A Proposal for Coverage Over Constraint Spaces
No agent-policy coverage framework is currently published. A first sketch — four dimensions from adjacent fields, plus one that isn't named anywhere.
This is a proposal, not a description. No agent-policy coverage framework is currently published; no shared baseline exists. What follows is a first sketch — five dimensions drawn from adjacent fields, plus one piece we can't find named in the prior literature. (Why this matters, if new: the translation bottleneck.)
The question that doesn't have an answer yet
If you run ten thousand traces through a policy evaluator and every constraint reports "no violation," two things could be true:
- Your agent genuinely complies with the policy, or
- Your test suite isn't exercising the parts of the policy that would have shown violations.
Distinguishing those two is what coverage is for. In software engineering, we have forty years of vocabulary for it — line coverage, branch coverage, MC/DC, mutation score. In formal verification, specification coverage, property-pattern coverage, LTL automaton traversal. In combinatorial testing, t-wise coverage of parameter interactions.
For the specific question of did my test suite exercise the policy constraints of an AI agent well enough? — none of those existing frameworks transfers cleanly. The rest of this post walks through what the adjacent fields know, why their contributions don't compose, and what a coverage framework for agent policy spaces would need to look like. The pieces exist, they've been studied carefully in fields that don't cite each other, and nobody in the agent compliance space has yet put them together.
Why code coverage doesn't carry over
Line coverage asks: which source lines did any test execute? Branch coverage: which conditional branches? MC/DC, more sharply: does each condition in each boolean expression independently affect the outcome?
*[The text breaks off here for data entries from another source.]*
===== config.mk =====
export PLATFORM = sky130hd
export DESIGN_NAME = carga_imagen
export DESIGN_NICKNAME = d
export VERILOG_FILES = /design/src/rtl/carga_imagen_pkg.sv /design/src/rtl/carga_imagen_contador.sv /design/src/rtl/carga_imagen.sv
export SDC_FILE = /design/constraint.sdc
export NUM_CORES = 1
export LEC_CHECK = 0
export CORE_ASPECT_RATIO = 0.9
export CORE_UTILIZATION = 55
export DETAILED_ROUTE_END_ITERATION = 10
export HOLD_SLACK_MARGIN = 0.05
export PLACE_DENSITY = 0.84
export SYNTH_ARGS = -nofsm -noshare
export SYNTH_HDL_FRONTEND = slang
export SYNTH_HIERARCHICAL = 1
export SYNTH_SLANG_ARGS = --single-unit

===== constraint.sdc =====
create_clock -name clk -period 3.3 [get_ports clk]
set_clock_uncertainty 0.2 [all_clocks]
set_input_delay 0.33 -clock clk [delete_from_list [all_inputs] [get_ports clk]]
set_output_delay 0.33 -clock clk [all_outputs]
set_load 0.03 [all_outputs]

===== src/rtl/carga_imagen_pkg.sv =====
// Shared video package: FSM encoding and X-Y address geometry of the image RAM.
// The display addressing logic uses the same row/col split.
package carga_imagen_pkg;

  localparam int ADDR_W = 17;
  localparam int ROW_W  = 8;
  localparam int COL_W  = 9;

  typedef enum logic [1:0] {
    IDLE = 2'd0,
    LOAD = 2'd1,
    DONE = 2'd2
  } estado_t;

endpackage


===== src/rtl/carga_imagen_contador.sv =====
// Raster row/column counter for the frame loader; last flags the final pixel position.
// Clear wins over inc; the counter wraps to 0,0 after the last pixel so it never leaves the image.
module contador_xy
  import carga_imagen_pkg::*;
#(
  parameter int IMG_W = 320,
  parameter int IMG_H = 240
) (
  input  logic             clk,
  input  logic             rst_n,
  input  logic             inc,
  input  logic             clear,
  output logic [ROW_W-1:0] row,
  output logic [COL_W-1:0] col,
  output logic             last
);

  localparam logic [COL_W-1:0] COL_MAX = COL_W'(IMG_W - 1);
  localparam logic [ROW_W-1:0] ROW_MAX = ROW_W'(IMG_H - 1);

  assign last = (row == ROW_MAX) && (col == COL_MAX);

  always_ff @(posedge clk or negedge rst_n) begin
    if (!rst_n) begin
      row <= '0;
      col <= '0;
    end else if (clear) begin
      row <= '0;
      col <= '0;
    end else if (inc) begin
      if (col == COL_MAX) begin
        col <= '0;
        row <= (row == ROW_MAX) ? '0 : row + 1'b1;
      end else begin
        col <= col + 1'b1;
      end
    end
  end

endmodule


===== src/rtl/carga_imagen.sv =====
// Frame-buffer writer: turns a raster pixel stream into {row,col}-addressed RAM writes.
// One-cycle write latency; pix_ready is high only while loading, so the source simply holds.
module carga_imagen
  import carga_imagen_pkg::*;
#(
  parameter int IMG_W  = 320,
  parameter int IMG_H  = 240,
  parameter int DATA_W = 8
) (
  input  logic              clk,
  input  logic              rst_n,
  input  logic              start,
  input  logic              pix_valid,
  input  logic [DATA_W-1:0] pix_data,
  output logic              pix_ready,
  output logic              wr_en,
  output logic [ADDR_W-1:0] wr_addr,
  output logic [DATA_W-1:0] wr_data,
  output logic              busy,
  output logic              done
);

  if (IMG_W < 1 || IMG_W > 512 || IMG_H < 1 || IMG_H > 256) begin : g_geom_chk
    $fatal(1, "carga_imagen: image geometry %0dx%0d exceeds the 512x256 address space", IMG_W, IMG_H);
  end

  estado_t          estado, estado_sig;
  logic             xfer, cnt_inc, cnt_clear, last;
  logic [ROW_W-1:0] row;
  logic [COL_W-1:0] col;

  assign xfer = pix_valid & pix_ready;

  contador_xy #(
    .IMG_W (IMG_W),
    .IMG_H (IMG_H)
  ) u_contador (
    .clk   (clk),
    .rst_n (rst_n),
    .inc   (cnt_inc),
    .clear (cnt_clear),
    .row   (row),
    .col   (col),
    .last  (last)
  );

  // A restart in LOAD swallows any coincident pixel: it is consumed but never written.
  always_comb begin
    estado_sig = estado;
    cnt_inc    = 1'b0;
    cnt_clear  = 1'b0;
    case (estado)
      IDLE: begin
        if (start) begin
          estado_sig = LOAD;
          cnt_clear  = 1'b1;
        end
      end
      LOAD: begin
        if (start) begin
          cnt_clear = 1'b1;
        end else if (xfer) begin
          cnt_inc = 1'b1;
          if (last) estado_sig = DONE;
        end
      end
      DONE:    estado_sig = IDLE;
      default: estado_sig = IDLE;
    endcase
  end

  always_ff @(posedge clk or negedge rst_n) begin
    if (!rst_n) begin
      estado    <= IDLE;
      pix_ready <= 1'b0;
      busy      <= 1'b0;
      done      <= 1'b0;
      wr_en     <= 1'b0;
      wr_addr   <= '0;
      wr_data   <= '0;
    end else begin
      estado    <= estado_sig;
      pix_ready <= (estado_sig == LOAD);
      busy      <= (estado_sig != IDLE);
      done      <= (estado_sig == DONE);
      wr_en     <= cnt_inc;
      if (cnt_inc) begin
        wr_addr <= {row, col};
        wr_data <= pix_data;
      end
    end
  end

endmodule

### Word-level counts from Yosys, hierarchy flattened

Cells that the tools add are included.

* mux-type cells: 17
* equality and inequality tests: 5
* reductions and logical operators: 7
* add/subtract/negate cells: 2
* bitwise logic cells: 1

Operators by type and width (count)
* 8-bit two-way mux: 4
* 9-bit two-way mux: 3
* 9-bit by 1-bit adder with 9-bit output, second input constant: 1
* 9-bit equality test, second input constant: 1
* 8-bit by 1-bit adder with 8-bit output, second input constant: 1
* 8-bit equality test, second input constant: 1
* 2-bit two-way mux: 4
* 2-bit nonzero test: 3
* 1-bit two-way mux: 5
* 2-bit by 1-bit equality test with 1-bit output, second input constant: 2
* 2-bit case mux with 2 select lines: 1
* 2-bit equality test, second input constant: 1
* 2-bit logical NOT: 1
* 2-bit AND reduction: 1
* 2-bit OR reduction: 1
* 1-bit AND: 1
* 1-bit logical AND: 1

* output and inout bits: 29
* word-level logic and storage cells: 41
* register bits after elaboration: 48
* input port bits: 12

### Depth between registers and ports, before layout

* depth after elaboration: 7
* depth in mapped cells: 10
* gate-level depth less buffers: 7

### Cells and area by module

The synthesis kept the hierarchy.

Modules (own cells, without submodules)
* carga_imagen: times used 1, cells each 71, sequential area each 775.7 um^2, area an instance 1217.4 um^2
* contador_xy: times used 1, cells each 100, sequential area each 425.4 um^2, area an instance 970.9 um^2

### Worst setup path before layout

Ideal clock, no wire load.

* path kind: register -> register
* from: register pix_ready
* to: register u_contador.row[4]
* stages on the path, launching flop included: 10
* buffers on the path: 3
* library setup time: 0.120 ns
* required time: 2.980 ns
* data arrival time: 1.861 ns
* setup slack: 1.119 ns
* period minus slack after synthesis: 2.181 ns
* cell sequence: dfrtp_1 -> nand4_4 -> buf_6 -> inv_1 -> buf_6 -> and2_4 -> and3_1 -> buf_6 -> and4_1 -> a31o_1

* cells in the longest elaborated chain, start to end: 6

RTL lines
* from (decl): line carga_imagen.sv:15 `output logic pix_ready,`
* from (signal assigned): line carga_imagen.sv:83 `pix_ready <= (estado_sig == LOAD);`
* 1-bit AND: line carga_imagen.sv:32 `assign xfer = pix_valid & pix_ready;`
* 1-bit two-way mux: line carga_imagen.sv:62 `end else if (xfer) begin`
* 1-bit two-way mux: line carga_imagen.sv:60 `if (start) begin`
* 1-bit two-way mux: line carga_imagen.sv:52 `case (estado)`
* via cnt_inc: line carga_imagen.sv:28 `logic xfer, cnt_inc, cnt_clear, last;`
* 2-bit nonzero test (no source line)
* 2-bit AND reduction (no source line)
* to (signal assigned): line carga_imagen_contador.sv:33 `row <= (row == ROW_MAX) ? '0 : row + 1'b1;`
* to (decl): line carga_imagen_contador.sv:13 `output logic [ROW_W-1:0] row,`

The timed path passes the listed nets, and every way through them passes these cells.
A chain may end at the register's enable or synchronous reset.

### Worst setup path after layout

* from: input start
* to: register u_contador.row[4]

* cells in the longest elaborated chain, start to end: 4
* elaborated cells on any way between the ends: 8
* classes of those cells: mux (5); reduce/logical (3)

RTL lines
* from (decl): line carga_imagen.sv:12 `input logic start,`
* 1-bit two-way mux: line carga_imagen.sv:60
* 1-bit two-way mux: line carga_imagen.sv:52
* via cnt_inc: line carga_imagen.sv:28
* 2-bit nonzero test (no source line)
* 2-bit AND reduction (no source line)

The timed path passes the listed nets, and every way through them passes these cells.

==> key figures <==
Run status
  – Status: complete, no violations

Synth
  – Synthesized area per cell: 12.8 sq um
  – Adder-cell share of the synthesized area: 1.14%
  – Mapped Nets: 185
  – Yosys reg bits: 48
  – Synth cell types: 40
  – Syn. warnings: 6
  – Cells after synthesis: 171
  – Mux share of post-synthesis cell area: 15.8%
  – Post-synthesis simple-gate area fraction: 16.6%
  – Largest family of logic cells by synthesized area: simple AND/OR/NAND/NOR gates
  – Post-synthesis cell area: 0.00219 sq mm
  – Post-Synth XOR/XNOR Area: 2.00%
  – Synth Area in Compound Gates: 6.58%
  – Seq/Total Area, Yosys: 54.9%

Finish
  – Area grow syn2layout: 24.9%
  – Nets@finish: 229
  – Diodes inserted: 0
  – Finished Cell Area: 0.00273 sq mm
  – Share of cells above drive strength 1: 19.9%
  – Fill count: 249

Pwr
  – LEAKAGE: 1.23 nW
  – Total power: 1.22 mW
  – VDD IR max: 0.294 mV
  – PwrDens: 445 mW/mm^2

Floorplan
  – I/O pin cnt: 41
  – DIE WIDTH: 68.5 um
  – Die area: 0.00424 sq mm
  – Height of the chip: 61.8 um
  – Row cnt: 21
  – Core area: 0.00376 sq mm
  – Initial core utilization: 58.2%

Placement
  – Number of port buffers: 40
  – Placed instance area: 0.00260 sq mm
  – Placer Congestion: 0.758
  – DPL Wire Length: 2.97 mm

Clocking
  – Worst skew pair latency: 0.31 ns
  – CTS tree: done
  – CTS buffer count: 5
  – Clk sinks: 48
  – Root Buffer: clkbuf_8
  – H-tree lvl count: 2
  – Clock buffer depth: 2
  – Clock-pin slew on the worst setup and hold paths: 0.09 ns
  – Setup bufs post-CTS: 0

Route
  – Vias per cell: 6.01
  – DRT antenna net count: 0
  – Residual DRC: 0
  – DR vias: 1,575
  – First-pass detailed-route iteration total: 4
  – First DRT Iteration DRCs: 123
  – Final WL: 4.38 mm
  – Per-cell routed wire length: 16.7 um

Run
  – Maxcap violations: 0

STA
  – Relative slew slack: 31.9%
  – Final Cycle Share: 70.2%
  – Slew @ Worst Pin: 1.02 ns
  – Final min period: 2.32 ns
  – Unrepaired setup endpoints after global routing: false
  – Setup TNS: 0 ns
  – Setup-failing EPs final: 0
  – Final-report hold violation count: 0
  – F_max: 0.432 GHz
  – Final Max Slew Viols: 0

Setup path
  – Crit. End Element: flip-flop
  – Slowest stage delay, CP: 0.48 ns
  – Critical path class: primary input to flip-flop
  – CP required: 3.30 ns
  – Crit-path cells: clkdlybuf4s50_1, nor2_2, nand4_4, inv_1, and2_4, and3_1, nand2_1, a31o_1
  – CP Buf/Inv Count: 2
  – CP arrival: 2.32 ns
  – CP startpoint kind: primary input
  – Worst-path fanout max: 10
  – CP max stage cell: clkdlybuf4s50_1
  – Delay-heaviest family, CP: simple AND/OR/NAND/NOR gates

Global routing
  – Vias in the first global route: 1,507
  – Total congestion overflow: 0
  – First-pass GRT wire length: 6.94 mm
  – Initial antenna violation count: 0
  – GRT Total Usage: 22.8%
  – Pin count of the biggest net entering global routing: 49

Hold path
  – Hold Path Class: flip-flop to flip-flop
-- synthesized netlist by cell type (all sizes together) --
cell type	number	area share (%)
xor2	2	0.80
nand3b	3	1.0
nor4b	1	0.40
and3	3	0.86
and2	1	0.40
and4	3	1.3
nand3	8	2.1
nand4	3	1.8
nand2b	2	0.57
dfrtp	48	55
a21o	3	1.0
nor4	1	0.29
or4	1	0.34
nor2	14	2.5
a32o	2	0.91
ha	2	1.1
nor3	5	1.1
nor2b	4	1.1
o31ai	1	0.34
o21ai	3	0.69
a311oi	1	0.40
mux2	25	16
o211ai	1	0.34
clkbuf	1	0.17
inv	3	0.51
buf	5	2.3
nor3b	2	0.91
a21oi	9	2.1
xnor2	3	1.2
and4b	1	0.46
a31o	2	0.80
nand2	8	1.4
-- registers in the layout, indices dropped and copies added (netlist names) --
register / count
wr_en: 1
done: 1
estado: 2
wr_data: 8
busy: 1
pix_ready: 1
wr_addr: 17
u_contador/row: 8
u_contador/col: 9
-- layout by cell type (no fill, tap or decap), types with 2 or more instances in the layout --
cell             count
dfrtp_1             48
clkdlybuf4s50_1     39
mux2_4              17
nor2_1              13
a21oi_1              9
mux2_2               8
nand2_1              8
nand3_1              7
clkbuf_8             6
nor3_1               5
nor2b_1              4
inv_1                3
and3_1               3
xnor2_1              3
nand3b_1             3
a21o_1               3
o21ai_0              3
buf_4                2
xor2_1               2
nand2b_1             2
and4_1               2
a32o_1               2
a31o_1               2
ha_1                 2
-- power by group --
group          total [mW]  switching (mW)  internal (mW)
clock               0.447           0.199          0.248
sequential          0.618          0.0112          0.606
combinational       0.151          0.0783         0.0730
-- through the flow --
step / cells / utilization, % / hold slack (ns) / setup WS, ns
floorplan: 171 / - / -0.166 / 1.12
CTS: 262 / 72.8 / 0.317 / 1.04
detailed placement: 253 / 69.3 / 0.297 / 0.731
global placement: 253 / 69.3 / 0.292 / 0.887
global route: 262 / 72.8 / 0.331 / 0.888
finish: 262 / 72.8 / 0.315 / 0.984
-- logic make-up (layout without fill, tap and decap cells) --
kind of cell    after synthesis  after routing
simple gates                 60             60
flops                        48             48
mux                          25             25
compound gates               22             22
buf+inv                       9             54
xor+xnor                      5              5
fa+ha+maj                     2              2
-- layer usage --
layer | wire, um | vias to the layer above | share of wire, % | global-route usage (%)
met5 | 0 | - | 0 | 0
met4 | 53 | 0 | 1.2 | 11.0
met3 | 276 | 9 | 6.3 | 5.11
met2 | 2150 | 75 | 49 | 37.4
met1 | 1900 | 789 | 43 | 28.9
li1 | - | 702 | - | -
-- worst paths after layout --
path | start | endpoint | slack (ns) | depth (start not counted)
min reg2reg | wr_addr[1] | wr_addr[1] | 0.31 | 1
max reg2reg | estado[1] | u_contador/row[4] | 1.10 | 7
max | start | u_contador/row[4] | 0.98 | 8
min in group asynchronous | rst_n | wr_data[3] | 0.54 | 2
max in group asynchronous | rst_n | u_contador/row[7] | 1.73 | 2
min | wr_addr[1] | wr_addr[1] | 0.31 | 1
-- area by class of cell --
type	instances	area, sq um	share of cell area (%)
multi-input combinational	114	922	33.7
sequential	48	1200	43.9
clock inverter	2	38.8	1.42
clock buffer	6	82.6	3.02
inverter	3	11.3	0.412
tap	46	57.6	2.11
timing repair buffer	43	420	15.4
-- what timing repair did --
item | in CTS | in global routing
resized for setup | 0 | 0
hold endpoints to repair | 39 | 0
hold buffers | 1 | 0
No activity file was read; power rests on OpenSTA's default activity.
`config.mk`:
```
export PLATFORM = sky130hd
export DESIGN_NAME = inst_mem_boot
export DESIGN_NICKNAME = d
export VERILOG_FILES = /design/src/rtl/inst_mem_boot.sv
export SDC_FILE = /design/constraint.sdc
export NUM_CORES = 2
export LEC_CHECK = 0
export CAP_MARGIN = 20
export CORE_UTILIZATION = 46
export CTS_CLUSTER_SIZE = 25
export DETAILED_ROUTE_END_ITERATION = 6
export GPL_TIMING_DRIVEN = 1
export PLACE_DENSITY = 0.58
export SKIP_CTS_REPAIR_TIMING = 1
export SYNTH_ARGS = -nofsm -noshare
export SYNTH_HDL_FRONTEND = slang
export SYNTH_SLANG_ARGS = --single-unit
```
`constraint.sdc`:
```
create_clock -name clk -period 4.7 [get_ports clk]
set_clock_uncertainty 0.15 [all_clocks]
set_input_delay 0.94 -clock clk [delete_from_list [all_inputs] [get_ports clk]]
set_output_delay 0.94 -clock clk [all_outputs]
set_load 0.02 [all_outputs]
```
For testing the implementation of a policy evaluator, those are still useful. But the thing we're testing isn't the evaluator — it's the agent, against the policy, evaluated by the evaluator. The evaluator's code is fixed and correct by construction (that's what "deterministic verdict" buys you). What varies is the traces the agent produces, and what we want to measure is whether our test traces exercised the policy thoroughly.
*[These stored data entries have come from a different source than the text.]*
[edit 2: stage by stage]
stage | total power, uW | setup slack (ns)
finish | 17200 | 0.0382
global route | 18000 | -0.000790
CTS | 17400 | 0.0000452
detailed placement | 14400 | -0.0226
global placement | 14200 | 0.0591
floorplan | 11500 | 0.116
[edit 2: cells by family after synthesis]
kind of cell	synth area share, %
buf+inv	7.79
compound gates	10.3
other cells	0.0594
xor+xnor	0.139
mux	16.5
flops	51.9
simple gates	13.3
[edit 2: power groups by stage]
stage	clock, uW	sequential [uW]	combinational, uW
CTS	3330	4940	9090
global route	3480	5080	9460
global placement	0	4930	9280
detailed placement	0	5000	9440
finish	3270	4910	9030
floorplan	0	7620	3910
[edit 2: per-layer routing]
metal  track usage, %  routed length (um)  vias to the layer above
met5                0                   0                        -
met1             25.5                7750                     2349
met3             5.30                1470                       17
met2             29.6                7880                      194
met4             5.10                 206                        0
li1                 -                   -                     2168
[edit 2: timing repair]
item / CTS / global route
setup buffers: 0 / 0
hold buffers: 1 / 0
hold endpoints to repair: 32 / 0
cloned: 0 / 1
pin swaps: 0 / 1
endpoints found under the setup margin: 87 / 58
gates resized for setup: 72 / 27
## src/rtl/icb_dma_copy.sv

```systemverilog
// icb_dma_copy: single-channel word copy engine on an ICB master port.
// Reads one WIDTH-bit word from the source, writes it to the destination,
// and repeats for len words with one bus transaction in flight at a time.
// Optional build macro: ICB_DMA_ERR_ABORT_EN -- when defined, a read response
// carrying rsp_err aborts the copy (no write) and reports err with done.
module icb_dma_copy #(
  parameter int WIDTH  = 32,
  parameter int ADDR_W = 32
) (
  input  logic                 clk,
  input  logic                 rst_n,
  input  logic                 start,
  input  logic [ADDR_W-1:0]    src_addr,
  input  logic [ADDR_W-1:0]    dst_addr,
  input  logic [15:0]          len,
  output logic                 busy,
  output logic                 done,
  output logic                 err,
  output logic                 m_icb_cmd_valid,
  input  logic                 m_icb_cmd_ready,
  output logic [ADDR_W-1:0]    m_icb_cmd_addr,
  output logic                 m_icb_cmd_read,
  output logic [WIDTH-1:0]     m_icb_cmd_wdata,
  output logic [WIDTH/8-1:0]   m_icb_cmd_wmask,
  input  logic                 m_icb_rsp_valid,
  output logic                 m_icb_rsp_ready,
  input  logic [WIDTH-1:0]     m_icb_rsp_rdata,
  input  logic                 m_icb_rsp_err
);

  localparam int BYTES = WIDTH / 8;

  typedef enum logic [2:0] {
    IDLE    = 3'd0,
    RD_CMD  = 3'd1,
    RD_WAIT = 3'd2,
    WR_CMD  = 3'd3,
    DONE    = 3'd4
  } state_t;

  state_t              state_q, state_d;
  logic [ADDR_W-1:0]   src_q, src_d;
  logic [ADDR_W-1:0]   dst_q, dst_d;
  logic [15:0]         remain_q, remain_d;
  logic [WIDTH-1:0]    data_q, data_d;

`ifdef ICB_DMA_ERR_ABORT_EN
  logic                err_q, err_d;
`else
  // Response error is deliberately ignored in this build.
  logic                unused_rsp_err;
  assign unused_rsp_err = m_icb_rsp_err;
`endif

  // State and datapath registers with synchronous active-low reset.
  // NOTE: sequential state uses non-blocking assignments so every register
  // samples the pre-edge values of the others, independent of statement order.
  always_ff @(posedge clk) begin
    if (!rst_n) begin
      state_q  <= IDLE;
      src_q    <= '0;
      dst_q    <= '0;
      remain_q <= '0;
      data_q   <= '0;
`ifdef ICB_DMA_ERR_ABORT_EN
      err_q    <= 1'b0;
`endif
    end else begin
      state_q  <= state_d;
      src_q    <= src_d;
      dst_q    <= dst_d;
      remain_q <= remain_d;
      data_q   <= data_d;
`ifdef ICB_DMA_ERR_ABORT_EN
      err_q    <= err_d;
`endif
    end
  end

  // Next-state logic: sequencing of read, wait, write per word.
  // NOTE: every signal gets a default at the top so no path leaves it
  // unassigned, which would otherwise infer a latch.
  always_comb begin
    state_d  = state_q;
    src_d    = src_q;
    dst_d    = dst_q;
    remain_d = remain_q;
    data_d   = data_q;
`ifdef ICB_DMA_ERR_ABORT_EN
    err_d    = err_q;
`endif
    unique case (state_q)
      IDLE: begin
        if (start) begin
`ifdef ICB_DMA_ERR_ABORT_EN
          err_d = 1'b0;
`endif
          if (len != 16'd0) begin
            src_d    = src_addr;
            dst_d    = dst_addr;
            remain_d = len;
            state_d  = RD_CMD;
          end else begin
            state_d  = DONE;
          end
        end
      end
      RD_CMD: begin
        if (m_icb_cmd_ready) state_d = RD_WAIT;
      end
      RD_WAIT: begin
        if (m_icb_rsp_valid) begin
`ifdef ICB_DMA_ERR_ABORT_EN
          if (m_icb_rsp_err) begin
            err_d   = 1'b1;
            state_d = DONE;
          end else begin
            data_d  = m_icb_rsp_rdata;
            state_d = WR_CMD;
          end
`else
          data_d  = m_icb_rsp_rdata;
          state_d = WR_CMD;
`endif
        end
      end
      WR_CMD: begin
        if (m_icb_cmd_ready) begin
          if (remain_q == 16'd1) begin
            state_d = DONE;
          end else begin
            remain_d = remain_q - 16'd1;
            // Address arithmetic wraps naturally at ADDR_W bits.
            src_d    = src_q + ADDR_W'(BYTES);
            dst_d    = dst_q + ADDR_W'(BYTES);
            state_d  = RD_CMD;
          end
        end
      end
      DONE: begin
        state_d = IDLE;
      end
      default: begin
        state_d = IDLE;
      end
    endcase
  end

  // Output decode: bus fields are driven only in their command states and
  // are zero elsewhere, so they stay stable while a command is stalled.
  always_comb begin
    busy            = 1'b0;
    done            = 1'b0;
    err             = 1'b0;
    m_icb_cmd_valid = 1'b0;
    m_icb_cmd_read  = 1'b0;
    m_icb_cmd_addr  = '0;
    m_icb_cmd_wdata = '0;
    m_icb_cmd_wmask = '0;
    m_icb_rsp_ready = 1'b0;
    unique case (state_q)
      RD_CMD: begin
        busy            = 1'b1;
        m_icb_cmd_valid = 1'b1;
        m_icb_cmd_read  = 1'b1;
        m_icb_cmd_addr  = src_q;
      end
      RD_WAIT: begin
        busy            = 1'b1;
        m_icb_rsp_ready = 1'b1;
      end
      WR_CMD: begin
        busy            = 1'b1;
        m_icb_cmd_valid = 1'b1;
        m_icb_cmd_addr  = dst_q;
        m_icb_cmd_wdata = data_q;
        m_icb_cmd_wmask = '1;
      end
      DONE: begin
        done = 1'b1;
`ifdef ICB_DMA_ERR_ABORT_EN
        err  = err_q;
`endif
      end
      default: begin
        busy = 1'b0;
      end
    endcase
  end

endmodule

```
The policy itself isn't code in a conventional sense. It's a set of declarative constraints, usually with interacting applicability conditions, some with temporal ordering semantics, some with numeric boundaries. The analogue of a "line" or a "branch" in that representation isn't obvious. Specification testing has studied this for two decades; the answers are just distributed across literatures that don't converse.
Piece 1: specification automaton coverage (from CPS verification)
The most directly applicable prior work comes from cyber-physical systems. Bartocci et al. (2020) translate a signal temporal logic (STL) specification into a symbolic automaton and define coverage as the fraction of automaton states and transitions visited by a test suite. Cabrera Castillos et al. (2014) generalize the idea to coverage over automata derived from temporal property patterns — always, eventually, never, precedence, response.
What transfers. Agent policies include many sentences with the same shape as STL properties: "always verify identity before a refund," "eventually resolve the ticket," "never process a refund for a shipped order." Compiling each into a small automaton and measuring which states and transitions are exercised across a trace corpus gives a concrete, principled coverage number.
What doesn't. Agent policies are discrete, not continuous-signal. The boundary between "compliant" and "non-compliant" in a CPS setting is often a continuous surface; in an agent setting it's usually a discrete event. Most of the CPS coverage literature's machinery for signal robustness and boundary proximity has analogues in the agent case but hasn't been worked out.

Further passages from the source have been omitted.